::: Data

[config.mk]
export PLATFORM = sky130hd
export DESIGN_NAME = mmlp_cfg
export DESIGN_NICKNAME = d
export VERILOG_FILES = /design/src/hdl/mmlp_pkg.sv /design/src/hdl/mmlp_cfg.sv
export SDC_FILE = /design/constraint.sdc
export NUM_CORES = 1
export LEC_CHECK = 0
export ABC_CLOCK_PERIOD_IN_PS = 1000
export BUFFER_PORTS_ARGS = -buffer_cell sky130_fd_sc_hd__buf_2
export CAP_MARGIN = 20
export CORE_AREA = 8 8 54 56
export CTS_BUF_LIST = sky130_fd_sc_hd__clkbuf_4 sky130_fd_sc_hd__clkbuf_8 sky130_fd_sc_hd__clkbuf_16
export CTS_CLUSTER_SIZE = 40
export DETAILED_ROUTE_END_ITERATION = 8
export DIE_AREA = 0 0 62 64
export GPL_TIMING_DRIVEN = 0
export PLACE_DENSITY_LB_ADDON = 0.25
export SLEW_MARGIN = 0
export SYNTH_ARGS = -nofsm -noshare
export SYNTH_HDL_FRONTEND = slang
export SYNTH_SLANG_ARGS = --single-unit
[constraint.sdc]
create_clock -name clk -period 1 [get_ports clk]
set_clock_uncertainty 0.15 [all_clocks]
set_input_delay 0.25 -clock clk [delete_from_list [all_inputs] [get_ports clk]]
set_output_delay 0.25 -clock clk [all_outputs]
set_load 0.05 [all_outputs]
[src/hdl/mmlp_pkg.sv]
`timescale 1ns / 1ps
package mmlp_pkg;

  localparam int MAX_FILES   = 1024;
  localparam int MAX_SERVERS = 16;

  localparam int FILE_W     = 16;
  localparam int ADDR_W     = $clog2(MAX_FILES);
  localparam int COUNT_W    = $clog2(MAX_FILES + 1);
  localparam int SRV_W      = 4;
  localparam int SRV_CNT_W  = 5;
  localparam int LOAD_W     = 26;
  localparam int LIMIT_W    = 27;
  localparam int CFG_ADDR_W = 3;
  localparam int CFG_DATA_W = 32;

  localparam logic [0:0]           REG_SERVER_COUNT   = 1'b0;
  localparam logic [SRV_CNT_W-1:0] SERVER_COUNT_RESET = 5'd1;

  typedef enum logic [2:0] {
    ST_IDLE,
    ST_PROBE_INIT,
    ST_PROBE,
    ST_DECIDE,
    ST_EMIT
  } mmlp_state_t;

  typedef struct packed {
    logic              en;
    logic [ADDR_W-1:0] addr;
    logic [FILE_W-1:0] data;
  } mmlp_ram_wr_t;

  typedef struct packed {
    logic              en;
    logic [ADDR_W-1:0] addr;
  } mmlp_ram_rd_t;

endpackage

[src/hdl/mmlp_cfg.sv]
`timescale 1ns / 1ps
module mmlp_cfg (
  input  logic                              clk,
  input  logic                              rst,
  input  logic                              psel,
  input  logic                              penable,
  input  logic                              pwrite,
  input  logic [mmlp_pkg::CFG_ADDR_W-1:0]   paddr,
  input  logic [mmlp_pkg::CFG_DATA_W-1:0]   pwdata,
  output logic [mmlp_pkg::CFG_DATA_W-1:0]   prdata,
  output logic                              pready,
  output logic [mmlp_pkg::SRV_CNT_W-1:0]    server_count
);
  import mmlp_pkg::*;

  logic wr_fire;
  logic sel_server_count;

  // register index sits above the byte offset
  assign sel_server_count = (paddr[CFG_ADDR_W-1] == REG_SERVER_COUNT);
  assign pready  = 1'b1;
  assign wr_fire = psel && penable && pwrite && pready;

  always_ff @(posedge clk) begin
    if (rst) begin
      server_count <= SERVER_COUNT_RESET;
    end else if (wr_fire && sel_server_count) begin
      server_count <= pwdata[SRV_CNT_W-1:0];
    end
  end

  always_comb begin
    prdata = '0;
    if (sel_server_count) begin
      prdata = CFG_DATA_W'(server_count);
    end
  end
endmodule
`src/hdl/mmlp_pkg.sv`:
```
`timescale 1ns / 1ps
package mmlp_pkg;

  localparam int MAX_FILES   = 1024;
  localparam int MAX_SERVERS = 16;

  localparam int FILE_W     = 16;
  localparam int ADDR_W     = $clog2(MAX_FILES);
  localparam int COUNT_W    = $clog2(MAX_FILES + 1);
  localparam int SRV_W      = 4;
  localparam int SRV_CNT_W  = 5;
  localparam int LOAD_W     = 26;
  localparam int LIMIT_W    = 27;
  localparam int CFG_ADDR_W = 3;
  localparam int CFG_DATA_W = 32;

  localparam logic [0:0]           REG_SERVER_COUNT   = 1'b0;
  localparam logic [SRV_CNT_W-1:0] SERVER_COUNT_RESET = 5'd1;

  typedef enum logic [2:0] {
    ST_IDLE,
    ST_PROBE_INIT,
    ST_PROBE,
    ST_DECIDE,
    ST_EMIT
  } mmlp_state_t;

  typedef struct packed {
    logic              en;
    logic [ADDR_W-1:0] addr;
    logic [FILE_W-1:0] data;
  } mmlp_ram_wr_t;

  typedef struct packed {
    logic              en;
    logic [ADDR_W-1:0] addr;
  } mmlp_ram_rd_t;

endpackage

```
`src/hdl/mmlp_file_if.sv`:
```
`timescale 1ns / 1ps
interface mmlp_file_if;
  import mmlp_pkg::*;

  logic              valid;
  logic              ready;
  logic [FILE_W-1:0] file_size;
  logic              last_file;

  modport source(output valid, file_size, last_file, input ready);
  modport sink(input valid, file_size, last_file, output ready);
endinterface

```
`src/hdl/mmlp_load_if.sv`:
```
`timescale 1ns / 1ps
interface mmlp_load_if;
  import mmlp_pkg::*;

  logic              valid;
  logic              ready;
  logic [SRV_W-1:0]  server_number;
  logic [LOAD_W-1:0] server_load;
  logic              overflow;
  logic              last_server;

  modport source(output valid, server_number, server_load, overflow, last_server, input ready);
  modport sink(input valid, server_number, server_load, overflow, last_server, output ready);
endinterface

```
`src/hdl/mmlp_engine.sv`:
```
`timescale 1ns / 1ps
module mmlp_engine (
  input  logic                             clk,
  input  logic                             rst,
  input  logic [mmlp_pkg::SRV_CNT_W-1:0]   server_count,
  mmlp_file_if.sink                        files,
  mmlp_load_if.source                      loads,
  output mmlp_pkg::mmlp_ram_wr_t           ram_wr,
  output mmlp_pkg::mmlp_ram_rd_t           ram_rd,
  input  logic [mmlp_pkg::FILE_W-1:0]      ram_rdata
);
  import mmlp_pkg::*;

  mmlp_state_t state, state_next;

  logic [COUNT_W-1:0]   file_count;
  logic [COUNT_W-1:0]   proc_idx;
  logic [LOAD_W-1:0]    total_size;
  logic                 overflow_flag;
  logic [SRV_CNT_W-1:0] servers;
  logic [SRV_CNT_W-1:0] emit_idx;
  logic [LIMIT_W-1:0]   search_low;
  logic [LIMIT_W-1:0]   search_high;
  logic [LIMIT_W-1:0]   mid;
  logic [SRV_W-1:0]     srv_idx;
  logic [LOAD_W-1:0]    cur_load;
  logic                 feasible;
  logic [LOAD_W-1:0]    working_loads [MAX_SERVERS];
  logic [LOAD_W-1:0]    best_loads    [MAX_SERVERS];

  logic                 in_fire;
  logic                 store_ok;
  logic [LOAD_W-1:0]    total_next;
  logic [SRV_CNT_W-1:0] active;
  logic [LIMIT_W:0]     mid_sum;
  logic                 range_open;
  logic [COUNT_W-1:0]   proc_next;
  logic [LIMIT_W-1:0]   fit_sum;
  logic                 fits_cur;
  logic                 fits_empty;
  logic                 can_advance;
  logic                 probe_fail;
  logic                 last_proc;
  logic                 out_free;
  logic                 emit_last;

  assign in_fire    = files.valid && files.ready;
  assign store_ok   = file_count < COUNT_W'(MAX_FILES);
  assign total_next = store_ok ? total_size + LOAD_W'(files.file_size) : total_size;

  always_comb begin
    priority if (server_count == '0) begin
      active = SRV_CNT_W'(1);
    end else if (server_count > SRV_CNT_W'(MAX_SERVERS)) begin
      active = SRV_CNT_W'(MAX_SERVERS);
    end else begin
      active = server_count;
    end
  end

  assign mid_sum    = {1'b0, search_low} + {1'b0, search_high};
  assign range_open = search_low <= search_high;

  // greedy fill step: stay on this server, open the next one, or give up
  assign proc_next   = proc_idx + COUNT_W'(1);
  assign last_proc   = proc_next == file_count;
  assign fit_sum     = LIMIT_W'(ram_rdata) + LIMIT_W'(cur_load);
  assign fits_cur    = fit_sum <= mid;
  assign fits_empty  = LIMIT_W'(ram_rdata) <= mid;
  assign can_advance = (SRV_CNT_W'(srv_idx) + SRV_CNT_W'(1)) < servers;
  assign probe_fail  = !fits_cur && !(fits_empty && can_advance);

  assign out_free  = !loads.valid || loads.ready;
  assign emit_last = (emit_idx + SRV_CNT_W'(1)) == servers;

  always_comb begin
    state_next = state;
    unique case (state)
      ST_IDLE: begin
        if (in_fire && files.last_file) state_next = ST_PROBE_INIT;
      end
      ST_PROBE_INIT: begin
        state_next = range_open ? ST_PROBE : ST_EMIT;
      end
      ST_PROBE: begin
        if (probe_fail || last_proc) state_next = ST_DECIDE;
      end
      ST_DECIDE: begin
        state_next = (feasible && mid == '0) ? ST_EMIT : ST_PROBE_INIT;
      end
      ST_EMIT: begin
        if (out_free && emit_last) state_next = ST_IDLE;
      end
      default: state_next = ST_IDLE;
    endcase
  end

  always_comb begin
    files.ready  = 1'b0;
    ram_wr.en    = in_fire && store_ok;
    ram_wr.addr  = file_count[ADDR_W-1:0];
    ram_wr.data  = files.file_size;
    ram_rd.en    = 1'b0;
    ram_rd.addr  = proc_next[ADDR_W-1:0];
    unique case (state)
      ST_IDLE: begin
        files.ready = 1'b1;
      end
      ST_PROBE_INIT: begin
        ram_rd.en   = 1'b1;
        ram_rd.addr = '0;
      end
      ST_PROBE: begin
        ram_rd.en = 1'b1;
      end
      ST_DECIDE, ST_EMIT: begin
      end
      default: begin
      end
    endcase
  end

  always_ff @(posedge clk) begin
    if (rst) begin
      state         <= ST_IDLE;
      file_count    <= '0;
      total_size    <= '0;
      overflow_flag <= 1'b0;
      search_low    <= '0;
      search_high   <= '0;
      feasible      <= 1'b0;
      loads.valid   <= 1'b0;
      for (int i = 0; i < MAX_SERVERS; i++) begin
        best_loads[i] <= '0;
      end
    end else begin
      state <= state_next;
      // the emit phase reloads the output register itself
      if (loads.valid && loads.ready && state != ST_EMIT) loads.valid <= 1'b0;

      unique case (state)
        ST_IDLE: begin
          if (in_fire) begin
            total_size <= total_next;
            if (store_ok) begin
              file_count <= file_count + COUNT_W'(1);
            end else begin
              overflow_flag <= 1'b1;
            end
            if (files.last_file) begin
              servers     <= active;
              search_low  <= '0;
              search_high <= LIMIT_W'(total_next);
            end
          end
        end
        ST_PROBE_INIT: begin
          mid      <= mid_sum[LIMIT_W:1];
          cur_load <= '0;
          srv_idx  <= '0;
          proc_idx <= '0;
          feasible <= 1'b0;
          emit_idx <= '0;
          for (int i = 0; i < MAX_SERVERS; i++) begin
            working_loads[i] <= '0;
          end
        end
        ST_PROBE: begin
          proc_idx <= proc_next;
          feasible <= last_proc && !probe_fail;
          priority if (fits_cur) begin
            cur_load               <= fit_sum[LOAD_W-1:0];
            working_loads[srv_idx] <= fit_sum[LOAD_W-1:0];
          end else if (fits_empty && can_advance) begin
            srv_idx                               <= srv_idx + SRV_W'(1);
            cur_load                              <= LOAD_W'(ram_rdata);
            working_loads[srv_idx + SRV_W'(1)]    <= LOAD_W'(ram_rdata);
          end else begin
          end
        end
        ST_DECIDE: begin
          emit_idx <= '0;
          if (feasible) begin
            for (int i = 0; i < MAX_SERVERS; i++) begin
              best_loads[i] <= working_loads[i];
            end
            if (mid != '0) search_high <= mid - LIMIT_W'(1);
          end else begin
            search_low <= mid + LIMIT_W'(1);
          end
        end
        ST_EMIT: begin
          if (out_free) begin
            loads.valid         <= 1'b1;
            loads.server_number <= emit_idx[SRV_W-1:0];
            loads.server_load   <= best_loads[emit_idx[SRV_W-1:0]];
            loads.overflow      <= overflow_flag;
            loads.last_server   <= emit_last;
            if (emit_last) begin
              file_count    <= '0;
              total_size    <= '0;
              overflow_flag <= 1'b0;
            end else begin
              emit_idx <= emit_idx + SRV_CNT_W'(1);
            end
          end
        end
        default: begin
        end
      endcase
    end
  end
endmodule

```
`src/flat_wrapper.sv`:
```
// flat-port wrapper written by rule: the top's interface ports become plain ports
module mmlp_engine_flat import mmlp_pkg::*;
  (clk, rst, server_count, ram_wr, ram_rd, ram_rdata, files_valid, files_file_size, files_last_file, files_ready, loads_valid, loads_server_number, loads_server_load, loads_overflow, loads_last_server, loads_ready);
  mmlp_file_if files_i ();
  mmlp_load_if loads_i ();
  input  logic clk;
  input  logic rst;
  input  logic [mmlp_pkg::SRV_CNT_W-1:0] server_count;
  output mmlp_pkg::mmlp_ram_wr_t ram_wr;
  output mmlp_pkg::mmlp_ram_rd_t ram_rd;
  input  logic [mmlp_pkg::FILE_W-1:0] ram_rdata;
  input wire logic [$bits(files_i.valid)-1:0] files_valid;
  input wire logic [$bits(files_i.file_size)-1:0] files_file_size;
  input wire logic [$bits(files_i.last_file)-1:0] files_last_file;
  output wire logic [$bits(files_i.ready)-1:0] files_ready;
  output wire logic [$bits(loads_i.valid)-1:0] loads_valid;
  output wire logic [$bits(loads_i.server_number)-1:0] loads_server_number;
  output wire logic [$bits(loads_i.server_load)-1:0] loads_server_load;
  output wire logic [$bits(loads_i.overflow)-1:0] loads_overflow;
  output wire logic [$bits(loads_i.last_server)-1:0] loads_last_server;
  input wire logic [$bits(loads_i.ready)-1:0] loads_ready;
  assign files_i.valid = files_valid;
  assign files_i.file_size = files_file_size;
  assign files_i.last_file = files_last_file;
  assign files_ready = files_i.ready;
  assign loads_valid = loads_i.valid;
  assign loads_server_number = loads_i.server_number;
  assign loads_server_load = loads_i.server_load;
  assign loads_overflow = loads_i.overflow;
  assign loads_last_server = loads_i.last_server;
  assign loads_i.ready = loads_ready;
  mmlp_engine u_core (.clk(clk), .rst(rst), .server_count(server_count), .files(files_i), .loads(loads_i), .ram_wr(ram_wr), .ram_rd(ram_rd), .ram_rdata(ram_rdata));
endmodule
```
`config.mk`:
```
export PLATFORM = sky130hd
export DESIGN_NAME = mmlp_engine_flat
export DESIGN_NICKNAME = d
export VERILOG_FILES = /design/src/hdl/mmlp_pkg.sv /design/src/hdl/mmlp_file_if.sv /design/src/hdl/mmlp_load_if.sv /design/src/hdl/mmlp_engine.sv /design/src/flat_wrapper.sv
export SDC_FILE = /design/constraint.sdc
export NUM_CORES = 2
export LEC_CHECK = 0
export BUFFER_PORTS_ARGS = -buffer_cell sky130_fd_sc_hd__buf_2
export CAP_MARGIN = 20
export CORE_MARGIN = 3
export CORE_UTILIZATION = 50
export CTS_CLUSTER_SIZE = 25
export DETAILED_ROUTE_END_ITERATION = 8
export GPL_TIMING_DRIVEN = 0
export PLACE_DENSITY = 0.7
export SYNTH_ARGS = -nofsm -noshare
export SYNTH_HDL_FRONTEND = slang
export SYNTH_SLANG_ARGS = --single-unit
export TNS_END_PERCENT = 50
```
`constraint.sdc`:
```
create_clock -name clk -period 16.2 [get_ports clk]
set_clock_uncertainty 0.1 [all_clocks]
set_input_delay 1.62 -clock clk [delete_from_list [all_inputs] [get_ports clk]]
set_output_delay 1.62 -clock clk [all_outputs]
set_load 0.02 [all_outputs]
```
==> impl_metrics.yaml <==
synth:
  synth-seq-cells: 1039
  avgSynthCellArea_um2: 13.2
  synth_nets: 3797
  synth_cells: 3611
  synth_top_flop_cell: "edfxtp_1"
  syn_area_um2: 47700
  ys_seq_area_frac: 0.634
  async_flop_share: 0
  yosysWarnings: 0
  synth_cell_type_count: 90
  synth_edf_count: 942
die:
  initial_core_util: 0.508
  die_h_um: 315
  io_pins: 114
  coreArea_um2: 93900
  design.die.area_um2: 99000
  fp-row-count: 112
  die_w_um: 315
finish:
  final_area_um2: 54000
  antenna_cells: 0
  final_layout_size_suffix_gt1_frac: 0.141
  area_growth_pct: 13.3
  final_nets: 4044
  final_core_util: 0.575
grt:
  gr-total-overflow: 0
  grtUsageTotal: 0.228
  antenna_found_initial: 1
  grt_pass1_wl_um: 172000
  grt_max_degree: 71
  grt_pass1_vias: 28500
sta:
  setup-violations-final: 0
  min_period_ps: 8150
  finalCritPeriodShare: 0.503
  slew_headroom: 0.269
  tightest_slew_ps: 1090
  rsz0062_at_grt: "no"
  setup_ws_ps: 8050
  fmax_mhz: 123
  final_hold_viol_count: 0
  drv_slew: 0
  tns_ps: 0
routing:
  vias: 29000
  routed_via_density: 5.58
  route.detailed.drc: 0
  dr.pass1.iters: 6
  wl_per_cell_um: 21.6
  drtIter0Drc: 2507
  antenna_left: 0
  routed_wl_um: 112000
clock_network:
  cts_tree: "yes"
  clock_path_buffers: 3
  post-cts-setup-buffers: 0
  cts_hold_buf: 0
  numCtsBuffers: 103
  clkTransAtPathRegs_ps: 60
  h-tree-depth: 3
  cts.repair.resized: 0
  clock_latency_ps: 710
  clock_sinks: 1039
  cts_root_buf: "clkbuf_16"
critical_path:
  path_cells: "buf_2 > ha_1 > inv_1 > fa_1 > nor2b_1 > o21a_1 > o21ai_0 > a211oi_1 > o2111ai_1 > a21boi_0 > xor2_1 > ha_1 > and4_1 > a2111oi_0 > o31ai_1 > a2111oi_1 > a21oi_1 > buf_2 > and3_1 > o21a_1 > nand2_1 > clkbuf_1 > nand2_1 > buf_8"
  arrival_ps: 8500
  cp_data_required_time_ps: 16560
  critPathBufInv: 5
  critPathKind: "in -> reg"
  max_stage_delay_ps: 690
  startpoint_type: "input pin"
  critPathTopFamily: "compound AO/OA/AOI/OAI gates"
  crit_slowest_cell: "nand2_1"
  critPathMaxFanout: 15
  critPathCaptureType: "flip-flop"
place:
  io_buffers: 113
  gp_congestion: 0.917
  pre_cts_ws_ps: 7440
  hpwl_um: 83100
  place_area_um2: 50300
pwr:
  powerDensity_nw_per_um2: 136
  p_leak_nw: 19.8
  irDropWorstVdd_mv: 0.115
status:
  status: "completed"
flow_run:
  cap_viol_max_count: 0
worst_hold_path:
  hp-class: "reg -> reg"
==> per-stage QoR <==
step	std cells	power, mW	hold WS [ps]
2_1_floorplan	3611	4.40	309
3_3_place_gp	4978	4.89	330
3_5_place_dp	4999	4.93	339
4_1_cts	5185	7.39	362
5_1_grt	5193	7.67	373
6_report	5193	7.37	356
==> registers in the layout (all words and copies together) (netlist names) <==
signal	cells
u_core.search_high	27
u_core.state	3
u_core.mid	27
u_core.cur_load	26
u_core.search_low	27
u_core.srv_idx	4
u_core.loads.server_number	4
u_core.best_loads	416
u_core.total_size	26
u_core.proc_idx	11
u_core.file_count	11
u_core.loads.last_server	1
u_core.loads.overflow	1
u_core.emit_idx	5
u_core.overflow_flag	1
u_core.servers	5
u_core.feasible	1
u_core.loads.valid	1
u_core.loads.server_load	26
u_core.working_loads	416
==> cell usage after synthesis (15+ instances only) <==
cell | n | area [µm²]
nor2b_1 | 177 | 1110
mux2i_1 | 31 | 310
nand3_1 | 48 | 240
nor3_1 | 28 | 140
inv_1 | 103 | 387
xor2_1 | 53 | 464
nor2_1 | 626 | 2350
a21o_1 | 27 | 203
xnor2_1 | 95 | 832
mux4_2 | 130 | 2930
and2_1 | 277 | 1730
nand2_1 | 129 | 484
buf_2 | 44 | 220
clkbuf_1 | 132 | 495
dfxtp_1 | 97 | 1940
nand4_1 | 21 | 131
a211oi_1 | 16 | 120
o21ai_0 | 44 | 220
ha_1 | 141 | 1760
buf_4 | 29 | 218
and3_1 | 21 | 131
a21oi_1 | 101 | 505
a22oi_1 | 41 | 308
buf_1 | 15 | 56.3
edfxtp_1 | 942 | 28300
==> final cells by class <==
| cell class | count | area, µm² |
|---|---|---|
| Inverter | 105 | 394 |
| Clock inverter | 67 | 802 |
| Fill cell | 7536 | 39900 |
| Multi-Input combinational cell | 2244 | 16000 |
| Clock buffer | 119 | 2700 |
| Sequential cell | 1039 | 30200 |
| Buffer | 223 | 1020 |
| Tap cell | 1254 | 1570 |
| Timing Repair Buffer | 142 | 1250 |
==> power breakdown <==
group	leakage, nW	internal (mW)	total [mW]	switching, mW
combinational	8.12	0.540	1.56	1.02
clock	1.67	1.40	2.46	1.06
sequential	9.96	3.24	3.34	0.107
total	19.8	5.18	7.37	2.19
==> cells in the final DEF, fill, tap and decap left out, types with 11 or more instances in the layout <==
cell type,count
a211oi_1,16
a21o_1,27
a21oi_1,101
a22oi_1,41
a31oi_1,11
and2_1,277
and3_1,21
buf_1,15
buf_16,20
buf_2,158
buf_4,29
bufinv_16,12
clkbuf_1,143
clkbuf_16,104
clkinv_1,28
dfxtp_1,97
edfxtp_1,942
ha_1,141
inv_1,103
mux2i_1,31
mux4_2,130
nand2_1,126
nand2b_1,14
nand3_1,48
nand4_1,21
nor2_1,623
nor2b_1,177
nor3_1,28
nor4_1,14
o211ai_1,11
o21a_1,12
o21ai_0,44
o21bai_1,13
or3_1,11
xnor2_1,95
xor2_1,53
==> cell families after synthesis <==
group                    after synthesis  synth area share
AO/OA/AOI/OAI                        361            0.0512
XOR/XNOR                             150            0.0281
flip-flops                          1039             0.634
AND/OR/NAND/NOR                     1417             0.147
buffers and inverters                328            0.0297
multiplexers                         172            0.0709
adder cells (fa/ha/maj)              144            0.0383
==> worst paths after layout <==
| check | from | end | slack (ps) | cells past startpoint |
|---|---|---|---|---|
| max reg2reg | u_core.cur_load[0] | u_core.working_loads[1][7] | 8800 | 23 |
| max | ram_rdata[0] | u_core.working_loads[1][7] | 8050 | 24 |
| min | u_core.overflow_flag | u_core.loads.overflow | 360 | 0 |
| min reg2reg | u_core.overflow_flag | u_core.loads.overflow | 360 | 0 |
==> metal layers <==
layer	vias up	global-route usage	part of all wire
met4	0	0.0611	0.025
met2	858	0.391	0.50
met5	-	0	0
met3	163	0.0310	0.057
li1	13500	-	-
met1	14500	0.309	0.42
Power figures use the tool's default switching activity.
===== config.mk =====
export PLATFORM = sky130hd
export DESIGN_NAME = websocket_frame_deframer
export DESIGN_NICKNAME = d
export VERILOG_FILES = /design/src/sv/wsd_pkg.sv /design/src/sv/wsd_parser.sv /design/src/sv/wsd_out_queue.sv /design/src/sv/websocket_frame_deframer.sv
export SDC_FILE = /design/constraint.sdc
export NUM_CORES = 1
export LEC_CHECK = 0
export ABC_AREA = 1
export BUFFER_PORTS_ARGS = -buffer_cell sky130_fd_sc_hd__clkbuf_2
export CORE_MARGIN = 10
export CORE_UTILIZATION = 35
export DETAILED_ROUTE_END_ITERATION = 7
export PLACE_DENSITY_LB_ADDON = 0.12
export SYNTH_ARGS = -nofsm -noshare
export SYNTH_HDL_FRONTEND = slang
export SYNTH_HIERARCHICAL = 1
export SYNTH_SLANG_ARGS = --single-unit

===== constraint.sdc =====
create_clock -name clk -period 4.7 [get_ports clk]
set_input_delay 1.41 -clock clk [delete_from_list [all_inputs] [get_ports clk]]
set_output_delay 1.41 -clock clk [all_outputs]
set_load 0.01 [all_outputs]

::::::

An exact, complete copy of the lines above from the one with "coreArea_um2: 93900" through the one with "grt_pass1_wl_um: 172000" is the whole answer.

* _Answer section_
  coreArea_um2: 93900
  design.die.area_um2: 99000
  fp-row-count: 112
  die_w_um: 315
finish:
  final_area_um2: 54000
  antenna_cells: 0
  final_layout_size_suffix_gt1_frac: 0.141
  area_growth_pct: 13.3
  final_nets: 4044
  final_core_util: 0.575
grt:
  gr-total-overflow: 0
  grtUsageTotal: 0.228
  antenna_found_initial: 1
  grt_pass1_wl_um: 172000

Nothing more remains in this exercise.